I chomped on the soggy bottom of the cone. “What’s the most beautiful place you’ve ever seen?”
“Mavora Lakes,” said Levi. “Definitely.”
“Where’s that?”
He grinned. “Remember Fangorn Forest, where Merry and Pippin escaped from the Orcs?” At my nod, he said, “This was the filming location.”
“No way. You were in New Zealand?”
“Yeah, a couple of years ago during Christmas break with my friend’s family. Dad was, like, a step away from asking if he could come with,” he said with a faint laugh. “He was more excited than I was. There’s a few pushpins in New Zealand on his map.”
Not sure what to say, I settled for a nod.
“What about you?” Levi asked. “What’s the most beautiful place you’ve been?”
“Honestly? I haven’t been to a lot of places outside of Maine. Once to Disneyland, and once to DC on a school trip.”
He shrugged. “If you could, though. Go anywhere. Where would it be?”
“I have no idea.”
“Indecisive or evasive?” he asked with a grin.
I gave him a look. “Indecisive. There’s not much that I try to hide, you know. I’m the definition of an open book.” Even as I said it, I knew it wasn’t the truth.
“I don’t know if I would agree with that,” Levi said easily.
I arched an eyebrow. “No?”
Levi’s eyes smiled down at me. Really smiled. The kind of smile that was absolutely genuine because it wasn’t just muscles moving lips, but reached his eyes, too. “No,” he said simply.
“How do you figure?” I tipped my head back, smiling.
“Do you remember in English class we learned about the story pyramid thing?”
I nodded.
“Well, here’s my thinking.” Levi leaned forward. “We’re eighteen—”
“I’m nineteen,” I said.
“We’re still teenagers,” he said. “So if life was a plot structure, we’d still be in the rising action stage. Our lives are just beginning. Your big aha! moments are waiting for you. Mine, too. Somewhere out there.” He grinned. “In baking terms, I guess you could think about it lik
e a cookie that isn’t done baking.”
I liked the way he put it, like I was the hero in this story and not just someone else’s sidekick. Like somewhere beyond imagining, plot devices were murmuring among themselves, wondering when to kick in and to set me off on my hero quest. I’d given up on thinking I’d have one ever since I turned eighteen and no one showed up to tell me I was the Chosen One.
Part of me wanted to laugh it off, minimize how much I liked his fanciful analogy. Because suddenly, it all felt too real. The more I let him in, the more I let him mean to me … the harder it would be to let him go. Let him go. My stomach twisted. I would be doing to Levi what Tom did when he went fishing—catch and release.

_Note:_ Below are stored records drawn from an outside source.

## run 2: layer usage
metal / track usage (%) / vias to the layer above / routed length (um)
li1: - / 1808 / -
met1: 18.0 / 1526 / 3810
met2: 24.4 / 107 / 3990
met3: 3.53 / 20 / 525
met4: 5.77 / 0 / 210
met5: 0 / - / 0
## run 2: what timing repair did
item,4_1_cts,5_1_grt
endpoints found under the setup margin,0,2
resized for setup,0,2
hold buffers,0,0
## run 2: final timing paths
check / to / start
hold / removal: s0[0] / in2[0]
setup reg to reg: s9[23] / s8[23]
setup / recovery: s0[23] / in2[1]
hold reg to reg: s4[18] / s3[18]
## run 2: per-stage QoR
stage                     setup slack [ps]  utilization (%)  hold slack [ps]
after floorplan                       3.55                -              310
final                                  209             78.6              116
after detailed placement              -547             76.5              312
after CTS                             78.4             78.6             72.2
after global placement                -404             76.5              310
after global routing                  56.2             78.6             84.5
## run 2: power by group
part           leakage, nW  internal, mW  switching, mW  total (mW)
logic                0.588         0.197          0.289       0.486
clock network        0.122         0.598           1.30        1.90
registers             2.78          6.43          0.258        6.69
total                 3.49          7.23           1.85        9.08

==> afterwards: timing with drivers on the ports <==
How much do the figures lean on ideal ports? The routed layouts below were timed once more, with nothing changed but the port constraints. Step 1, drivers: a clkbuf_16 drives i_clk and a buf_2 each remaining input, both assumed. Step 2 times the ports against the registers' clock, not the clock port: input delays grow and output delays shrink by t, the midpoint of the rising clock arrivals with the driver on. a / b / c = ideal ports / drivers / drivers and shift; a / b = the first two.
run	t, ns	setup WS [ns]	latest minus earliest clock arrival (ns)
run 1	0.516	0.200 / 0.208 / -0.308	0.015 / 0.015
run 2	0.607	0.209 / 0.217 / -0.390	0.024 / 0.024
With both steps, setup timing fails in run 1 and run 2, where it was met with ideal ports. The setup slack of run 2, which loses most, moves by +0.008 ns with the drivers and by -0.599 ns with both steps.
From an optimization exercise on the open Yosys and OpenROAD flow, aimed at small area and a short achievable clock period; shortcuts taken in it are not production practice.
RTL that was checked went through simulation tests only; none was proved equivalent to the original.
The RTL of runs 6 to 10 was laid out without a check of its function.
Power is estimated from default activity; no workload was simulated.

File: design.v
module image_buffer #(
    parameter IMAGE_WIDTH = 128
)(
    input  wire        clk,
    input  wire        reset,
    input  wire [7:0]  pixel_in,
    input  wire        pixel_valid,
    output wire [23:0] column,
    output wire        column_valid,   
    output wire        column_window   
);
    localparam N = 2 * IMAGE_WIDTH;
    reg  [7:0]     pix_r;
    reg            pix_v;
    reg  [8*N-1:0] chain;    
    reg  [6:0]     x_count;
    reg  [1:0]     y_count;  
    always @(posedge clk)
        pix_r <= pixel_in;
    always @(posedge clk or posedge reset) begin
        if (reset)
            pix_v <= 1'b0;
        else
            pix_v <= pixel_valid;
    end
    always @(posedge clk) begin
        if (pix_v)
            chain <= {chain[8*N-9:0], pix_r};
    end
    always @(posedge clk or posedge reset) begin
        if (reset) begin
            x_count <= 7'd0;
            y_count <= 2'd0;
        end else if (pix_v) begin
            x_count <= x_count + 7'd1;
            if (x_count == 7'd127 && !y_count[1])
                y_count <= y_count + 2'd1;
        end
    end
    assign column        = {pix_r, chain[8*(IMAGE_WIDTH-1) +: 8], chain[8*(N-1) +: 8]};
    assign column_valid  = pix_v;
    assign column_window = pix_v && y_count[1] && (x_count[6:1] != 6'd0);
endmodule
Context: an optimization exercise on an open-source flow, tuned for small area. The choices shown serve that exercise and are no tape-out recipe. Function was checked by simulation only, so behaviour that the tests miss may differ from the original. Power figures rest on the tool's default switching activity, not on a simulated workload.

// mini_cpu
module mini_cpu (
    input clock,
    input reset,         
    input enviar,        
    input [17:0] sw,
    output [15:0] ledr,
    output [7:0] ledg,
    output [7:0] LCD_DATA,
    output LCD_RS, LCD_RW, LCD_EN, LCD_ON, LCD_BLON
);
    wire [2:0] opcode = sw[17:15];
    wire [3:0] dest = sw[14:11];
    wire [2:0] estado;
    wire load_res;
    wire reg_we;
    wire upd;
    UC unidade_controle (
        .clock(clock), .reset(reset), .enviar(enviar), .opcode(opcode),
        .estado(estado), .load_res(load_res), .reg_we(reg_we), .upd(upd)
    );
    wire [15:0] dado_reg1, dado_reg2;
    reg  [15:0] dado_para_gravar;
    wire [15:0] resultado_ula;
    memory banco_registradores (
        .clock(clock),
        .clear(~reset | (opcode == 3'b110)),
        .write_enable(reg_we),
        .addr_dest(dest),
        .addr_src1(sw[10:7]),
        .addr_src2(sw[6:3]),
        .data_in(dado_para_gravar),
        .out_src1(dado_reg1),
        .out_src2(dado_reg2)
    );
    alu ula (
        .A(dado_reg1),
        .R2(dado_reg2),
        .sw(sw),
        .result(resultado_ula)
    );
    always @(posedge clock) begin
        if (~reset) dado_para_gravar <= 16'd0;
        else if (load_res) dado_para_gravar <= resultado_ula;
    end
    wire lcd_pronto;
    lcd_ini meu_lcd (
        .clk(clock),
        .reset(~reset),
        .opcode_in(opcode),
        .reg_index_in(dest),
        .reg_value_in(dado_para_gravar),
        .update_in(upd),
        .LCD_DATA(LCD_DATA),
        .LCD_RS(LCD_RS), .LCD_EN(LCD_EN),
        .inicializado(lcd_pronto)
    );
    assign LCD_RW   = 1'b0;
    assign LCD_ON   = 1'b1;
    assign LCD_BLON = 1'b1;
    assign ledg = {lcd_pronto, 4'b0, estado};
    assign ledr = dado_para_gravar;
endmodule
For scale: roughly 1500 cells after synthesis, ~330 flip-flops, ~18000 sq um of cells after synthesis.
export LEC_CHECK = 0
export CAP_MARGIN = 5
export CORE_MARGIN = 2
export CORE_UTILIZATION = 60
export SLEW_MARGIN = 5
create_clock -name core_clock -period 15.0 [get_ports {clock}]
standard.sh (not shown) runs the stock make flow with config.mk's settings and CLKGATE_MAP_FILE= SYNTH_SCRIPT=/design/flow/synth_recipe.tcl, a recipe that flattens the netlist after the stock synthesis.
==> flow/flow/run.sh <==
#!/bin/bash
# Own layout flow: the standard flow (standard.sh) with these changes:
#  - synthesis maps the logic with an area-oriented ABC script (flow/area.abc);
#    everything before ABC, including the flip-flop mapping, is ORFS's synthesis
#    unchanged, so the registers are the standard synthesis's;
#  - port buffers are sky130_fd_sc_hd__buf_1;
#  - clock tree synthesis without dummy loads, from sky130_fd_sc_hd__clkbuf_4,
#    with sink clusters of at most 8 flip-flops within 50 um;
#  - after global routing, cells on paths with positive slack are downsized
#    (RECOVER_POWER=100).
# Each tool's full output goes to the ORFS logs under orfs/logs, and make's to flow_make.log.
set -euo pipefail
W=$(pwd)
F=$W/flow

sed 's|^\( *\)log_cmd abc {\*}\$abc_args|\1set abc_args [lreplace $abc_args 1 1 '"$F"'/area.abc]\n\1log_cmd abc {*}$abc_args|' \
    "$FLOW_HOME/scripts/synth.tcl" > "$W/own_synth.tcl"
grep -q 'area.abc' "$W/own_synth.tcl"
sed "s|source \$::env(SCRIPTS_DIR)/synth.tcl|source $W/own_synth.tcl|" "$W/synth_recipe.tcl" > "$W/own_synth_recipe.tcl"
grep -q 'own_synth.tcl' "$W/own_synth_recipe.tcl"

bash "$W/standard.sh" "SYNTH_SCRIPT=$W/own_synth_recipe.tcl" \
    "BUFFER_PORTS_ARGS=-buffer_cell sky130_fd_sc_hd__buf_1" \
    "CTS_ARGS=-sink_clustering_enable -repair_clock_nets -dont_use_dummy_load -buf_list sky130_fd_sc_hd__clkbuf_4 -sink_clustering_size 8 -sink_clustering_max_diameter 50" \
    RECOVER_POWER=100 \
    finish > "$W/flow_make.log" 2>&1
==> flow/flow/area.abc <==
strash
&get -n
&st
&dch -f
&nf -R 1000
&put
strash
&get -n
&dch -f
&nf -R 1000
&put
The first run produced a layout that fails on capacitance limit, slew limit.
Change:
--- a/flow/flow/run.sh
+++ b/flow/flow/run.sh
@@ -8,3 +8 @@
-#    with sink clusters of at most 8 flip-flops within 50 um;
-#  - after global routing, cells on paths with positive slack are downsized
-#    (RECOVER_POWER=100).
+#    with sink clusters of at most 8 flip-flops within 50 um.
@@ -25 +22,0 @@
-    RECOVER_POWER=100 \
==> flow/flow/area.abc (replaced) <==
strash
&get -n
&st
&dch -f
&nf -R 1000
&put
strash
&get -n
&dch -f
&nf -R 1000
&put
strash
&get -n
&dch -f
&nf -R 1000
&put
strash
&get -n
&dch -f
&nf -R 1000
&put
strash
&get -n
&dch -f
&nf -R 1000
&put
strash
&get -n
&dch -f
&nf -R 1000
&put
CAP_MARGIN = 20   (was 5)
SLEW_MARGIN = 20   (was 5)
Result: This time the run completed without violations; die area decreases by 1.2%; via count decreases by 0.55%; combinational power increases by 5.8%; clock-buffer cell count increases by 1; total power increases by 1.7%.
Change:
--- a/flow/flow/run.sh
+++ b/flow/flow/run.sh
@@ -8 +8,3 @@
-#    with sink clusters of at most 8 flip-flops within 50 um.
+#    with sink clusters of at most 8 flip-flops within 50 um;
+#  - after global routing, cells on paths with positive slack are downsized
+#    (RECOVER_POWER=100).
@@ -22,0 +25 @@
+    RECOVER_POWER=100 \
CAP_MARGIN = 5   (was 20)
SLEW_MARGIN = 5   (was 20)
=>
- The changed run produced a layout that fails on capacitance limit, slew limit
- total power stays flat
- count of clock-buffer cells in the layout is unchanged
- first-iteration DRC count is higher by about 0.9%
- die area is unchanged
- global-route usage is unchanged
- worst setup slack is worse by 0.39 ns
- final cell count stays flat
- final area is lower by about 0.7%
- sequential share of layout area is higher by 0.35 points
- worst hold slack barely changes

Could I do that to him? To myself?
“You never know,” he continued. “Maybe we were meant to meet. I mean, what were the chances that the waitress at Busy’s also happened to be my landlady?”
“I love that you think it’s fate,” I said. “Not everyone believes in it.”
“Well, I do,” he declared. His eyes darted over my shoulder, forehead scrunched like he was trying to focus.
I twisted around. “What is it?”
“I think I see something over there,” he said, pulling his hand loose. His pinkie hooked around mine for just a second. “Hold on, I’ll get it.”
I swallowed my surprise as I watched him get to his feet and amble toward an abandoned plastic pail and a miniature spade with a broken handle. It had been there for weeks, too old and broken for any of the children to touch. Levi crouched down, brushed the crusted sand off them, and then returned to me, loot in tow.
“You want to make a sandcastle?” I asked, amused.
He grinned at me. “Up for it?” The pail dangled from his pointer.
“Always.”
We got to work, and in silence, we created a messy imitation castle. It leaned a little to the right, like the Leaning Tower of Pisa, but remained standing.